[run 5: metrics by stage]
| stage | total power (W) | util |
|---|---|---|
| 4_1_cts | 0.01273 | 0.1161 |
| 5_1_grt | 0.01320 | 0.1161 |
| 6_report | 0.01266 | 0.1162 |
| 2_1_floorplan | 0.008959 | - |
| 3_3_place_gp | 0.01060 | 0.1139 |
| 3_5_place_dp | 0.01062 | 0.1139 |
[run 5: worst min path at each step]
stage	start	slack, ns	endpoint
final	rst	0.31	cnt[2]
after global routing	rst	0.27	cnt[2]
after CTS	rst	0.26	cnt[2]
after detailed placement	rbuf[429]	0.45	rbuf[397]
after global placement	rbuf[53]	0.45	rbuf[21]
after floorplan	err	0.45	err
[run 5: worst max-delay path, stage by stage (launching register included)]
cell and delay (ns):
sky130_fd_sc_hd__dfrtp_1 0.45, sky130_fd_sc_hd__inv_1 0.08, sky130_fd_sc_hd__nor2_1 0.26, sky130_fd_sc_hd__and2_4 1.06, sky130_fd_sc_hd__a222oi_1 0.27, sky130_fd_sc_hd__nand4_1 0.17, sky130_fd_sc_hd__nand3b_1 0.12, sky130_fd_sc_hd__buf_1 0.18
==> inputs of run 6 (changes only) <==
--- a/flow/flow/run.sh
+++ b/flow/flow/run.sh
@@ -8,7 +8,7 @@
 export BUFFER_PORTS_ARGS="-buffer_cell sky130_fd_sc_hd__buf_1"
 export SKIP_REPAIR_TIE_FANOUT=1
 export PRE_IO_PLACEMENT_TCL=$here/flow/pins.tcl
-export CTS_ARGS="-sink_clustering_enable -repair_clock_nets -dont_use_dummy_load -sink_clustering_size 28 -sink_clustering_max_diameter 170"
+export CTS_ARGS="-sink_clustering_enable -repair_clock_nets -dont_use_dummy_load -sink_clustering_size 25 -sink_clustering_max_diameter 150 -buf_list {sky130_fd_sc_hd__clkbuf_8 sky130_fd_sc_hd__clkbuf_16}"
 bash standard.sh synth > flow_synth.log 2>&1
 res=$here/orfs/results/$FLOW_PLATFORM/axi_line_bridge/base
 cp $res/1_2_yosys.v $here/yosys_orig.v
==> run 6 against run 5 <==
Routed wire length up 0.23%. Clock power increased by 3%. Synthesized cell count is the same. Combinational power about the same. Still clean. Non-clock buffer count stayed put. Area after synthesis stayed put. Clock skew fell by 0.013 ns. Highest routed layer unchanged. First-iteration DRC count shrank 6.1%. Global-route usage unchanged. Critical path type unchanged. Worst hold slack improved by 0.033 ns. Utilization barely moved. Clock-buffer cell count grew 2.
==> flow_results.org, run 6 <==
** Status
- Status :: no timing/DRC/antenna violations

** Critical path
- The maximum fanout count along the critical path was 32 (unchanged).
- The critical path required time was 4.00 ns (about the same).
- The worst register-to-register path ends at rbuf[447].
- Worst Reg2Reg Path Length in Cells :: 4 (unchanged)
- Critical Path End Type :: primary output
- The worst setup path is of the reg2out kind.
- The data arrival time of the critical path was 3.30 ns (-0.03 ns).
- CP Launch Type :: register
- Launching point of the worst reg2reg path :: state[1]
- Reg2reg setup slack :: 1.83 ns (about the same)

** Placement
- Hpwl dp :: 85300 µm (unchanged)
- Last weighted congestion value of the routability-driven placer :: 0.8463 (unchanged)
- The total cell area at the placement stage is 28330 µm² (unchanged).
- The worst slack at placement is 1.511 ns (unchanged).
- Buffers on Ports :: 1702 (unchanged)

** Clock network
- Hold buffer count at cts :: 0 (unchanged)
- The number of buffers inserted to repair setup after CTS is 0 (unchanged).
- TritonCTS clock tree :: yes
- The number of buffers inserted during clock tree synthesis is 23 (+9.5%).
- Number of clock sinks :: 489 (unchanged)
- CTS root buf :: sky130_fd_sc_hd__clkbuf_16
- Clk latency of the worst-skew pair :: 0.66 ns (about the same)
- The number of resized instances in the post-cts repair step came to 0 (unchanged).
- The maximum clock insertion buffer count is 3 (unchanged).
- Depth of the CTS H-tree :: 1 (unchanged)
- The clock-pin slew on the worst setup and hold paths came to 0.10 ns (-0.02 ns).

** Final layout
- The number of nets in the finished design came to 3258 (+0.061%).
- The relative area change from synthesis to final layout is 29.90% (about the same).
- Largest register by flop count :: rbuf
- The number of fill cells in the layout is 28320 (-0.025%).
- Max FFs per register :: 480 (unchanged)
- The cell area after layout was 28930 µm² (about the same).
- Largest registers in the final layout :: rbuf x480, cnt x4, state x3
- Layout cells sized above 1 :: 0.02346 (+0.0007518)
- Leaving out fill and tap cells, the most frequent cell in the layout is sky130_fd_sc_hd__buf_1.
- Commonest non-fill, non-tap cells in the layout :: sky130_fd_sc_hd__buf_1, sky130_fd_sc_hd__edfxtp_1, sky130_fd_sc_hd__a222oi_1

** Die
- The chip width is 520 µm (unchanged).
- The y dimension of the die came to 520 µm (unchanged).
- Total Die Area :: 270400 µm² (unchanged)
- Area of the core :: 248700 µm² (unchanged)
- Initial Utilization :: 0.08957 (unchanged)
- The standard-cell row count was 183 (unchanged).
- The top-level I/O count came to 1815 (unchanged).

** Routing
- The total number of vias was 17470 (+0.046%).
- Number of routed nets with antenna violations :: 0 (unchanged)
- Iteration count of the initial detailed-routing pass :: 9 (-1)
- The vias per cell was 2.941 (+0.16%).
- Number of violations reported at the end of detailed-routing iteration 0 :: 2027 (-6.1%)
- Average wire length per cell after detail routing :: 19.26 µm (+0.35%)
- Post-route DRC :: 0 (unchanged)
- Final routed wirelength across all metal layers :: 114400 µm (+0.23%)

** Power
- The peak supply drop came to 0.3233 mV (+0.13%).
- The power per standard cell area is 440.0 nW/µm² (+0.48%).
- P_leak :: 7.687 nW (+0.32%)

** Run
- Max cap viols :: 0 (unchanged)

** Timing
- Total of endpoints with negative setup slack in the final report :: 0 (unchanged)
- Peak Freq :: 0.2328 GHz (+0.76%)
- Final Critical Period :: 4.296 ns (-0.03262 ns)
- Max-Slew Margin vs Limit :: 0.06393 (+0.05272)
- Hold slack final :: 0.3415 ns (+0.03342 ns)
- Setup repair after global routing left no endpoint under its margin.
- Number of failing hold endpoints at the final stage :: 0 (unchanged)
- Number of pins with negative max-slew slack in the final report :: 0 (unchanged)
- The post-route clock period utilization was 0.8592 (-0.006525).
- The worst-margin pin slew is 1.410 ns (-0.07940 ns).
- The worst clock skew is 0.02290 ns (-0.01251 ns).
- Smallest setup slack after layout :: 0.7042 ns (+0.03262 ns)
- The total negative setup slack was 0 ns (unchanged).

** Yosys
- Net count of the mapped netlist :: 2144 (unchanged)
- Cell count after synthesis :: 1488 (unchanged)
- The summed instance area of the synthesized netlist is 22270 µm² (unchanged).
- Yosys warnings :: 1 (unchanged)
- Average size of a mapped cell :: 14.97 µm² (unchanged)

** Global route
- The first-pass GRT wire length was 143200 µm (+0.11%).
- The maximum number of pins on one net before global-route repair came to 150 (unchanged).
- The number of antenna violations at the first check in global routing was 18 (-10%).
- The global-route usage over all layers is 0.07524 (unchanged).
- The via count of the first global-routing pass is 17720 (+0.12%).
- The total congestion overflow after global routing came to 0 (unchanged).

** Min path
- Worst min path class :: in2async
This is an optimization exercise on Yosys and OpenROAD, whose aim is small area, a short achievable clock period and few clock cycles per item, not a production implementation. In this exercise RTL edits were held to simulation tests only and were not proved equivalent to the original. Power is estimated from default activity; no workload was simulated.

// multi_slot_periodic_timer_table_core
module multi_slot_periodic_timer_table_core (
	input  wire logic                           clk,
	input  wire logic                           arst_n,
	input  wire logic                           start,
	output logic                                busy,
	input  wire logic [mstt_pkg::MODE_W-1:0]    mode,
	input  wire logic [mstt_pkg::ID_W-1:0]      req_id,
	input  wire logic [mstt_pkg::IN_IVL_W-1:0]  interval,
	input  wire logic [mstt_pkg::CNT_W-1:0]     repeat_count,
	input  wire logic                           resident,
	input  wire logic                           immediate,
	output logic                                strobe,
	output logic [mstt_pkg::ST_W-1:0]           status,
	output logic [mstt_pkg::ID_W-1:0]           result_id,
	output logic signed [mstt_pkg::CTR_W-1:0]   ticks_left,
	output logic [mstt_pkg::CNT_W-1:0]          count_left,
	output logic                                last
);
	localparam int N  = mstt_pkg::SLOTS;
	localparam int IW = mstt_pkg::ID_W;
	localparam int VW = mstt_pkg::IVL_W;
	localparam int CW = mstt_pkg::CNT_W;
	function automatic logic [VW-1:0] add_fast(input logic [VW-1:0] a, input logic [VW-1:0] b,
			input logic ci);
		logic [VW-1:0] p, g, pp, gg, gn, pn;
		p  = a ^ b;
		g  = a & b;
		gg = {g[VW-1:1], g[0] | (p[0] & ci)};
		pp = p;
		for (int d = 1; d < VW; d = d * 2) begin
			gn = gg;
			pn = pp;
			for (int i = d; i < VW; i++) begin
				gn[i] = gg[i] | (pp[i] & gg[i-d]);
				pn[i] = pp[i] & pp[i-d];
			end
			gg = gn;
			pp = pn;
		end
		add_fast = p ^ {gg[VW-2:0], ci};
	endfunction
	logic [N-1:0]   valid_q;
	logic [IW-1:0]  id_q  [N];
	logic [VW-1:0]  ivl_q [N];
	logic [VW-1:0]  dl_q  [N];
	logic [CW-1:0]  cnt_q [N];
	logic [N-1:0]   res_q;
	logic [N-1:0]   imm_q;
	logic [N-1:0]   le1_q;      
	logic [N-1:0]   due_q;      
	logic [VW-1:0]  t_q;
	logic [N-1:0]   rl_q;
	logic           rl_fire_q;
	logic [VW-1:0]  fix_ivl_q;
	logic [CW-1:0]  fix_cnt_q;
	logic           fix_cz_q, fix_c1_q, fix_c2_q;    
	logic                           s1_v_q;
  ...
Size in the first run: roughly 5,200 cells after synthesis, roughly 1,700 flip-flops, roughly 72,000 um^2 of cells after synthesis.
export LEC_CHECK = 0
export CAP_MARGIN = 20
export CORE_MARGIN = 2
export CORE_UTILIZATION = 55
export CTS_CLUSTER_DIAMETER = 100
export CTS_CLUSTER_SIZE = 20
export SETUP_SLACK_MARGIN = 4.8
export SLEW_MARGIN = 20
create_clock -name core_clock -period 8.0 [get_ports {clk}]
run.sh (not shown) runs the stock make flow with config.mk's settings and CLKGATE_MAP_FILE= SYNTH_SCRIPT=/design/flow/synth_recipe.tcl, a recipe that flattens the netlist after the stock synthesis.
Testbench counts at the start, summed over its fixed seeds: cycles 6,423, items 3,200.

• • • • • • •

--- Assignment ---
Find all lines in the records that hold the word "negative". Copy them.

--- Result ---
- Total of endpoints with negative setup slack in the final report :: 0 (unchanged)
- Number of pins with negative max-slew slack in the final report :: 0 (unchanged)
- The total negative setup slack was 0 ns (unchanged).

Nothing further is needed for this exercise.